Tuesday, July 23, 2013

Remembering Harry Purvis




There I was way back in 1971, my first week on the job at the Hamilton Spectator as the kid TV critic, unsure of myself and pounding out a column every day
Then the  phone rang and a voice said "Mr. Bawden in the Spec's TV listing yesterday you listed Gunga Din  as running 89 minutes. I always thought it ran 91 minutes. Good night."
The next night there was another call.
"Mr. Bawden referring to Boris Karloff as a former Hamiltonian may be a stretch. I know he farmed in Caledonia which is not part of Hamilton."
And so on and on.
"That's Harry Purvis," whispered Jim Clements from the next desk --he wrote the theater reviews. "Don't encourage him. He thinks he knows everything about old movies."

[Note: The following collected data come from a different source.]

<file path="src/hdl/dcsg_pkg.sv">
package dcsg_pkg;

   // field and datapath widths
   localparam int SampleW  = 24;
   localparam int LevelW   = 16;
   localparam int CoefW    = 16;
   localparam int A0W      = 17;
   localparam int YW       = 28;
   localparam int YSumW    = 30;
   localparam int ZW       = 32;
   localparam int MulAW    = 29;
   localparam int MulBW    = 33;
   localparam int ProdW    = 62;
   localparam int AccW     = 50;
   localparam int OutRndW  = 31;
   localparam int ReqDataW = 40;
   localparam int RspDataW = 24;
   localparam int CsrAddrW = 2;
   localparam int CsrDataW = 16;

   // 0.995 in Q0.16, and the smoother pole after reset
   localparam logic [CoefW-1:0] DC_POLE    = 16'd65208;
   localparam logic [CoefW-1:0] POLE_RESET = 16'd65365;

   // register indexes
   localparam logic [CsrAddrW-1:0] CSR_ENABLE         = 2'd0;
   localparam logic [CsrAddrW-1:0] CSR_DC_BLOCK_ON    = 2'd1;
   localparam logic [CsrAddrW-1:0] CSR_SMOOTHING_POLE = 2'd2;

   // operand selects of the shared multiplier
   localparam logic [1:0] MUL_Y      = 2'd0;
   localparam logic [1:0] MUL_LEVEL  = 2'd1;
   localparam logic [1:0] MUL_SMOOTH = 2'd2;
   localparam logic [1:0] MUL_OUT    = 2'd3;

   typedef struct packed {
      logic [1:0] mul_sel;
      logic       mul_en;
      logic       load_in;
      logic       y_upd;
      logic       acc_ld;
      logic       z_upd;
      logic       out_ld;
   } dcsg_cmd_type;

   typedef struct packed {
      logic out_blocked;
   } dcsg_status_type;

endpackage

</file>
<file path="src/hdl/dcsg_datapath.sv">
module dcsg_datapath (
   input  logic                                 clock,
   input  logic                                 reset,
   input  logic                                 csr_wr_en,
   input  logic [dcsg_pkg::CsrAddrW-1:0]        csr_addr,
   input  logic [dcsg_pkg::CsrDataW-1:0]        csr_wr_data,
   input  logic [dcsg_pkg::ReqDataW-1:0]        req_tdata,
   input  dcsg_pkg::dcsg_cmd_type               cmd,
   output dcsg_pkg::dcsg_status_type            status,
   output logic                                 rsp_tvalid,
   input  logic                                 rsp_tready,
   output logic [dcsg_pkg::RspDataW-1:0]        rsp_tdata
);
   import dcsg_pkg::*;

   localparam logic signed [ProdW-1:0]   YRound   = ProdW'(64'sd32768);
   localparam logic signed [ProdW-1:0]   OutRound = ProdW'(64'sd1073741824);
   localparam logic [AccW-1:0]           ZRound   = AccW'(32768);
   localparam logic signed [YSumW-1:0]   YMax     = YSumW'(134217727);
   localparam logic signed [YSumW-1:0]   YMin     = -YSumW'(134217728);
   localparam logic signed [OutRndW-1:0] OutMax   = OutRndW'(8388607);
   localparam logic signed [OutRndW-1:0] OutMin   = -OutRndW'(8388608);

   // configuration registers
   logic             enable_ff, enable_in;
   logic             dc_on_ff, dc_on_in;
   logic [CoefW-1:0] pole_ff, pole_in;

   // filter state
   logic signed [SampleW-1:0] prev_input_ff, prev_input_in;
   logic signed [YW-1:0]      prev_blocked_ff, prev_blocked_in;
   logic [ZW-1:0]             z_ff, z_in;

   // item and working registers
   logic signed [SampleW-1:0] x_ff, x_in;
   logic [LevelW-1:0]         level_ff, level_in;
   logic signed [ProdW-1:0]   product_ff, product_in;
   logic [AccW-1:0]           acc_ff, acc_in;
   logic                      rsp_valid_ff, rsp_valid_in;
   logic [RspDataW-1:0]       rsp_data_ff, rsp_data_in;

   logic [A0W-1:0]            a0;
   logic signed [MulAW-1:0]   mul_a;
   logic signed [MulBW-1:0]   mul_b;
   logic signed [YW-1:0]      v_sel;
   logic signed [ProdW-1:0]   y_rnd;
   logic signed [YSumW-1:0]   y_sum;
   logic signed [YW-1:0]      y_sat;
   logic signed [ProdW-1:0]   out_rnd;
   logic signed [OutRndW-1:0] out_q;
   logic [RspDataW-1:0]       out_sat;
   logic [AccW-1:0]           z_sum;

   // configuration writes; indexes past the list are ignored
   always_comb begin
      enable_in = enable_ff;
      dc_on_in  = dc_on_ff;
      pole_in   = pole_ff;
      if (csr_wr_en) begin
         unique case (csr_addr)
            CSR_ENABLE:         enable_in = csr_wr_data[0];
            CSR_DC_BLOCK_ON:    dc_on_in  = csr_wr_data[0];
            CSR_SMOOTHING_POLE: pole_in   = csr_wr_data;
            default:            enable_in = enable_ff;
         endcase
      end
   end

   // shared multiplier operands
   assign a0    = A0W'(17'h10000) - {1'b0, pole_ff};
   assign v_sel = dc_on_ff ? prev_blocked_ff : YW'(x_ff);

   always_comb begin
      case (cmd.mul_sel)
         MUL_Y: begin
            mul_a = MulAW'(prev_blocked_ff);
            mul_b = {{(MulBW-CoefW){1'b0}}, DC_POLE};
         end
         MUL_LEVEL: begin
            mul_a = {{(MulAW-A0W){1'b0}}, a0};
            mul_b = {{(MulBW-LevelW){1'b0}}, level_ff};
         end
         MUL_SMOOTH: begin
            mul_a = {{(MulAW-CoefW){1'b0}}, pole_ff};
            mul_b = {1'b0, z_ff};
         end
         default: begin
            mul_a = MulAW'(v_sel);
            mul_b = {1'b0, z_ff};
         end
      endcase
   end

   assign product_in = cmd.mul_en ? mul_a * mul_b : product_ff;

   // DC blocker: y = x - x_prev + round(0.995 * y_prev), saturated to 28 bits
   assign y_rnd = product_ff + YRound;
   assign y_sum = YSumW'(x_ff) - YSumW'(prev_input_ff) + y_rnd[16 +: YSumW];

   always_comb begin
      if (y_sum > YMax) begin
         y_sat = YMax[YW-1:0];
      end else if (y_sum < YMin) begin
         y_sat = YMin[YW-1:0];
      end else begin
         y_sat = y_sum[YW-1:0];
      end
   end

   assign prev_blocked_in = cmd.y_upd ? y_sat : prev_blocked_ff;
   assign prev_input_in   = cmd.y_upd ? x_ff : prev_input_ff;

   // level smoother: acc holds level*a0 scaled up plus the rounding half
   assign acc_in = cmd.acc_ld ?
                   {product_ff[ZW:0], {CoefW{1'b0}}} + ZRound : acc_ff;
   assign z_sum  = acc_ff + AccW'(product_ff[ZW+CoefW-1:0]);
   assign z_in   = cmd.z_upd ? z_sum[CoefW +: ZW] : z_ff;

   // item capture
   assign x_in     = cmd.load_in ? req_tdata[SampleW-1:0] : x_ff;
   assign level_in = cmd.load_in ? req_tdata[SampleW +: LevelW] : level_ff;

   // output scaling: round(v * z / 2^31), saturated to 24 bits
   assign out_rnd = product_ff + OutRound;
   assign out_q   = out_rnd[31 +: OutRndW];

   always_comb begin
      if (out_q > OutMax) begin
         out_sat = OutMax[RspDataW-1:0];
      end else if (out_q < OutMin) begin
         out_sat = OutMin[RspDataW-1:0];
      end else begin
         out_sat = out_q[RspDataW-1:0];
      end
   end

   // output register
   always_comb begin
      rsp_valid_in = rsp_valid_ff;
      rsp_data_in  = rsp_data_ff;
      if (cmd.out_ld) begin
         rsp_valid_in = 1'b1;
         rsp_data_in  = enable_ff ? out_sat : '0;
      end else if (rsp_tready) begin
         rsp_valid_in = 1'b0;
      end
   end

   assign status.out_blocked = rsp_valid_ff && !rsp_tready;
   assign rsp_tvalid         = rsp_valid_ff;
   assign rsp_tdata          = rsp_data_ff;

   always_ff @(posedge clock) begin
      if (reset) begin
         enable_ff       <= 1'b1;
         dc_on_ff        <= 1'b1;
         pole_ff         <= POLE_RESET;
         prev_input_ff   <= '0;
         prev_blocked_ff <= '0;
         z_ff            <= '0;
         rsp_valid_ff    <= 1'b0;
      end else begin
         enable_ff       <= enable_in;
         dc_on_ff        <= dc_on_in;
         pole_ff         <= pole_in;
         prev_input_ff   <= prev_input_in;
         prev_blocked_ff <= prev_blocked_in;
         z_ff            <= z_in;
         rsp_valid_ff    <= rsp_valid_in;
      end
   end

   always_ff @(posedge clock) begin
      x_ff        <= x_in;
      level_ff    <= level_in;
      product_ff  <= product_in;
      acc_ff      <= acc_in;
      rsp_data_ff <= rsp_data_in;
   end

endmodule

</file>
<file path="config.mk">
export PLATFORM = sky130hd
export DESIGN_NAME = dcsg_datapath
export DESIGN_NICKNAME = d
export VERILOG_FILES = /design/src/hdl/dcsg_pkg.sv /design/src/hdl/dcsg_datapath.sv
export SDC_FILE = /design/constraint.sdc
export NUM_CORES = 2
export LEC_CHECK = 0
export BUFFER_PORTS_ARGS = -buffer_cell sky130_fd_sc_hd__buf_2
export CAP_MARGIN = 30
export CORE_MARGIN = 5
export CORE_UTILIZATION = 55
export CTS_BUF_LIST = sky130_fd_sc_hd__clkbuf_4
export CTS_CLUSTER_DIAMETER = 50
export DETAILED_ROUTE_END_ITERATION = 7
export PLACE_DENSITY = 0.71
export SLEW_MARGIN = 25
export SYNTH_ARGS = -nofsm -noshare
export SYNTH_HDL_FRONTEND = slang
export SYNTH_SLANG_ARGS = --single-unit
export TNS_END_PERCENT = 1
</file>
<file path="constraint.sdc">
create_clock -name clock -period 15.2 [get_ports clock]
set_input_delay 2.28 -clock clock [delete_from_list [all_inputs] [get_ports clock]]
set_output_delay 2.28 -clock clock [all_outputs]
set_load 0.005 [all_outputs]
</file>
==> results.ini <==
[synthesis]
ys_seq_elements = 261
synth_area_per_cell_um2 = 8.96
synth_edf_count = 158
syn_nets = 6278
syn_area_um2 = 45100
syn_inst = 5027
yosysUniqueCellTypes = 85
seq_area_frac_synth_pct = 15.1
synth_warnings = 0
yosys_most_used_dff = edfxtp_1
postSynth.asyncResetShare_pct = 0

[critical_path]
r2r_start = pole_ff[2]
slowest_delay_ps = 820
crit_required_ps = 15710
rrSetupSlack_ps = 4340
cp_common_cell = fa_1
slowest_stage = nor3_1
cp_max_fo = 69
r2r-end = product_ff[54]
critPathKind = in -> reg
crit_arrival_ps = 12360
rr_worst_depth = 30
end_kind = register
start_kind = input pin

[die]
row_count = 105
dieArea_um2 = 87800
io_pins = 96
die_w_um = 296
core_area_um2 = 81700
fp.dieH_um = 296
initial_utilization_pct = 55.1

[clocking]
clk_pin_slew_ps = 60
clock_latency_ps = 800
cts_htree_levels = 3
clockBufferDepth = 3
clock-sinks = 261
root_buffer = clkbuf_4
ctsHoldBuffers = 0
cts_tree = built
cts_setup_buffers = 0
cts_resized = 0
cts_buffers = 70

[sta]
worst_slew_pin_slew_ps = 1100
hold_viol_final = 0
relSlewSlack_pct = 26.7
setup_violations = 0
tns_ps = 0
rsz0062_at_grt = no
fmax_mhz = 84.4
drv_slew = 0
clock-skew-final_ps = 107
finalCriticalPeriod_ps = 11850
fin_crit_sh_pct = 78.0

[routing]
dr.first_iter.drc_count = 3210
antenna_left = 0
wl_mm = 143
wl_per_cell_um = 23.1
routed_via_density = 5.95
post-route-drc-count = 2
dr.pass1.iters = 8
via_count = 36800

[global_routing]
grt_pass1_vias = 37500
grt_max_degree = 70
gr-total-overflow = 0
grt_pass1_wl_mm = 219
antenna_found_initial = 8
track_usage_pct = 32.9

[run_status]
status = finished, violations left
violations = design-rule violations

[placement]
gp_congestion = 0.999
portBuffers = 95
dp_hpwl_mm = 107

[finish]
area_growth_pct = 6.30
nets = 6303
drive_above_1_share_pct = 7.87

[job]
drv_cap = 0

[worst_hold_path]
hold_path_depth = 0
min_to = acc_ff[17]
hold_start = product_ff[1]
holdCritPathClass = reg -> reg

But Harry did know everything. Born in Hamilton in 1924 he'd resisted every attempt to dislodge him from his family. A very shy man it would take me years before I actually met him.

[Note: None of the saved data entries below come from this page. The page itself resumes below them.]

$ cat src/rtl/fvn_pkg.sv
// shared constants, types and helper functions for the fbm value noise cloud pixel unit
`default_nettype none

package fvn_pkg;

    localparam int COORD_BITS  = 8;
    localparam int MAX_OCTAVES = 8;
    localparam int FRAC_BITS   = 16;

    localparam int OCT_W     = 4;
    localparam int SCALE_W   = 3;
    localparam int OCT_IDX_W = $clog2(MAX_OCTAVES);
    localparam int SHIFT_W   = COORD_BITS + MAX_OCTAVES - 1;
    localparam int FMASK_W   = (1 << SCALE_W) - 1;
    localparam int WEIGHT_W  = FRAC_BITS + 1;
    localparam int NOISE_W   = 17;
    localparam int CONTRIB_W = NOISE_W + 1;
    localparam int SUM_W     = 20;
    localparam int RECIP_W   = 17;
    localparam int UNIT_W    = FRAC_BITS + 1;
    localparam int GRAY_W    = 8;
    localparam int CFG_IDX_W = 2;
    localparam int CFG_DATA_W = 8;

    localparam int LANE_LAT   = 7;
    localparam int TREE_LAT   = 3;
    localparam int SQRT_STEPS = UNIT_W;
    localparam int POST_LAT   = SQRT_STEPS + 4;
    localparam int PIPE_LAT   = 1 + LANE_LAT + TREE_LAT + POST_LAT;

    localparam logic [31:0] HASH_K1 = 32'd374761393;
    localparam logic [31:0] HASH_K2 = 32'd668265263;
    localparam logic [31:0] HASH_K3 = 32'd1274126177;

    localparam logic [CFG_IDX_W-1:0] CFG_IDX_OCTAVES = 2'd0;
    localparam logic [CFG_IDX_W-1:0] CFG_IDX_SCALE   = 2'd1;

    localparam logic [OCT_W-1:0]   RST_OCTAVES = 4'd4;
    localparam logic [SCALE_W-1:0] RST_SCALE   = 3'd5;

    typedef logic signed [CONTRIB_W-1:0] t_contrib;
    typedef logic signed [SUM_W-1:0]     t_sum;

    // h ^ (h >>> 13)
    function automatic logic [31:0] hash_mix(input logic [31:0] h);
        hash_mix = h ^ 32'($signed(h) >>> 13);
    endfunction

    // (m >> 15) - 32768 is the top 16 bits of the low 31 with the msb flipped
    function automatic logic signed [15:0] corner_val(input logic [31:0] g);
        corner_val = $signed({~g[30], g[29:15]});
    endfunction

    // round(2^(n+15) / (2^n - 1)) in Q.16
    function automatic logic [RECIP_W-1:0] recip_lookup(input logic [OCT_W-1:0] n);
        case (n)
            4'd1:    recip_lookup = 17'd65536;
            4'd2:    recip_lookup = 17'd43691;
            4'd3:    recip_lookup = 17'd37449;
            4'd4:    recip_lookup = 17'd34953;
            4'd5:    recip_lookup = 17'd33825;
            4'd6:    recip_lookup = 17'd33288;
            4'd7:    recip_lookup = 17'd33026;
            4'd8:    recip_lookup = 17'd32897;
            default: recip_lookup = 17'd65536;
        endcase
    endfunction

endpackage

`default_nettype wire

$ cat src/rtl/fvn_sqrt_pipe.sv
// pipelined integer square root of r * 2^16, one result bit per stage
`default_nettype none

module fvn_sqrt_pipe (
    input  wire                          i_clk,
    input  wire [fvn_pkg::UNIT_W-1:0]    i_r,
    output logic [fvn_pkg::UNIT_W-1:0]   o_r,
    output logic [fvn_pkg::UNIT_W-1:0]   o_s
);
    import fvn_pkg::*;

    localparam int SQ_W = 2 * UNIT_W;

    logic [SQ_W-1:0]   r_v   [0:SQRT_STEPS-1];
    logic [SQ_W-1:0]   r_res [0:SQRT_STEPS-1];
    logic [UNIT_W-1:0] r_rr  [0:SQRT_STEPS-1];

    genvar g;
    generate
        for (g = 0; g < SQRT_STEPS; g++) begin : g_step
            logic [SQ_W-1:0]   cur_v, cur_res, trial, bit_w;
            logic [UNIT_W-1:0] cur_r;
            if (g == 0) begin : g_first
                assign cur_v   = SQ_W'({i_r, FRAC_BITS'(0)});
                assign cur_res = '0;
                assign cur_r   = i_r;
            end else begin : g_next
                assign cur_v   = r_v[g-1];
                assign cur_res = r_res[g-1];
                assign cur_r   = r_rr[g-1];
            end
            assign bit_w = SQ_W'(1) << (2 * (SQRT_STEPS - 1 - g));
            assign trial = cur_res + bit_w;
            always_ff @(posedge i_clk) begin
                if (cur_v >= trial) begin
                    r_v[g]   <= cur_v - trial;
                    r_res[g] <= (cur_res >> 1) + bit_w;
                end else begin
                    r_v[g]   <= cur_v;
                    r_res[g] <= cur_res >> 1;
                end
                r_rr[g] <= cur_r;
            end
        end
    endgenerate

    assign o_s = r_res[SQRT_STEPS-1][UNIT_W-1:0];
    assign o_r = r_rr[SQRT_STEPS-1];

endmodule

`default_nettype wire

$ cat src/rtl/fvn_post.sv
// normalization, remap, x*sqrt(x) shaping and gray byte conversion
`default_nettype none

module fvn_post (
    input  wire                               i_clk,
    input  wire signed [fvn_pkg::SUM_W-1:0]   i_sum,
    input  wire [fvn_pkg::OCT_W-1:0]          i_octaves,
    output logic [fvn_pkg::GRAY_W-1:0]        o_gray
);
    import fvn_pkg::*;

    localparam int PROD_W = SUM_W + RECIP_W + 1;

    logic signed [PROD_W-1:0] r_prod;
    logic signed [PROD_W-1:0] norm, remap;
    logic [UNIT_W-1:0]        r_r;
    logic [UNIT_W-1:0]        sq_r, sq_s;
    logic [2*UNIT_W-1:0]      p_full;
    logic [UNIT_W-1:0]        r_p;
    logic [UNIT_W+7:0]        g_full;

    always_ff @(posedge i_clk) begin
        r_prod <= PROD_W'(i_sum) * PROD_W'($signed({1'b0, recip_lookup(i_octaves)}));
    end

    assign norm  = r_prod >>> FRAC_BITS;
    assign remap = (norm + PROD_W'(1 << FRAC_BITS)) >>> 1;

    always_ff @(posedge i_clk) begin
        if (remap < 0) begin
            r_r <= '0;
        end else if (remap > PROD_W'(1 << FRAC_BITS)) begin
            r_r <= UNIT_W'(1 << FRAC_BITS);
        end else begin
            r_r <= remap[UNIT_W-1:0];
        end
    end

    fvn_sqrt_pipe u_sqrt (
        .i_clk (i_clk),
        .i_r   (r_r),
        .o_r   (sq_r),
        .o_s   (sq_s)
    );

    assign p_full = (2 * UNIT_W)'(sq_r) * (2 * UNIT_W)'(sq_s);

    always_ff @(posedge i_clk) begin
        r_p <= UNIT_W'(p_full >> FRAC_BITS);
    end

    assign g_full = (UNIT_W + 8)'(r_p) * (UNIT_W + 8)'(255);

    always_ff @(posedge i_clk) begin
        if ((g_full >> FRAC_BITS) > (UNIT_W + 8)'(255)) begin
            o_gray <= 8'd255;
        end else begin
            o_gray <= g_full[FRAC_BITS+GRAY_W-1:FRAC_BITS];
        end
    end

endmodule

`default_nettype wire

In his tight circle he was legendary --he'd written for Photoplay magazine starting in 1947, Mad Magazine and he wrote all the movie listings for TV Guide Canada off the top of his head. For American TV Guide he had the hysterically funny Flicker Snickers.
He'd started making cast lists when he was eight and a typical Purvis list had dozens of names not actually on the end credits.

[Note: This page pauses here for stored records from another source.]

$ cat src/rtl/core/lmfsd_pkg.sv
// ----------------------------------------------------------------------------
// LED matrix frame scan driver package
// Shared types and fixed constants of the row scan driver.
// ----------------------------------------------------------------------------
package lmfsd_pkg;

    // Bits shifted out to the column and row chains for one row.
    localparam int unsigned BITS_PER_ROW = 16;
    localparam int unsigned BIT_W        = 4;
    localparam int unsigned PLANE_W      = 16;
    localparam int unsigned BYTE_W       = 8;

    // Values held by the display registers straight after reset.
    localparam logic [PLANE_W-1:0] PLANE_ONE_ROW0_RST = 16'h8000;
    localparam logic [BYTE_W-1:0]  DUTY_RST           = 8'hFF;

    // Input command codes.
    localparam logic CMD_RX_BYTE  = 1'b0;
    localparam logic CMD_ROW_SCAN = 1'b1;

    typedef enum logic [1:0] {
        ST_IDLE,
        ST_COMMIT,
        ST_FETCH,
        ST_SHIFT
    } lmfsd_state_t;

endpackage

$ cat src/rtl/core/lmfsd_in_if.sv
// ----------------------------------------------------------------------------
// LED matrix driver input channel
// Valid/ready channel carrying one command and its received byte.
// ----------------------------------------------------------------------------
interface lmfsd_in_if;

    logic       valid;
    logic       ready;
    logic       command;
    logic [7:0] rx_byte;

    modport source (output valid, output command, output rx_byte, input ready);
    modport sink   (input valid, input command, input rx_byte, output ready);

endinterface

Purvis became a movie maniac at a tender age. Because Hamilton was such a compact city he'd get in up to eight movies on a busy weekend of viewing.
When I asked him what he was doing that day in August 1939 when King George VI and Queen Elizabeth visited Steel City he blushed and said "There was a triple bill at the Empire I couldn't give up. I could see the King another time."
His three rooms on the top floor of the family home were jam packed with yellowing newspapers, copies of every movie magazine around , thousands of books and more than 10,000 movie stills.
Now that I think of it Harry would have been a perfect subject for the currently running TV hit Hoarders.
Every once in a while he'd venture forth from his nostalgia aerie for a live confrontation with chat show host Bob Bratina on CHML Radio.
The topic was to try to beat Harry on old movies but I don't recall many people ever did.
So wide spread was his fame that actual old movie stars tried to contact him for information on their careers.
After an hour on the phone with Harry supplying hundreds of lines of dialogue she'd mouthed over the years Ida Lupino shouted into the phone "He's too smart, too smart."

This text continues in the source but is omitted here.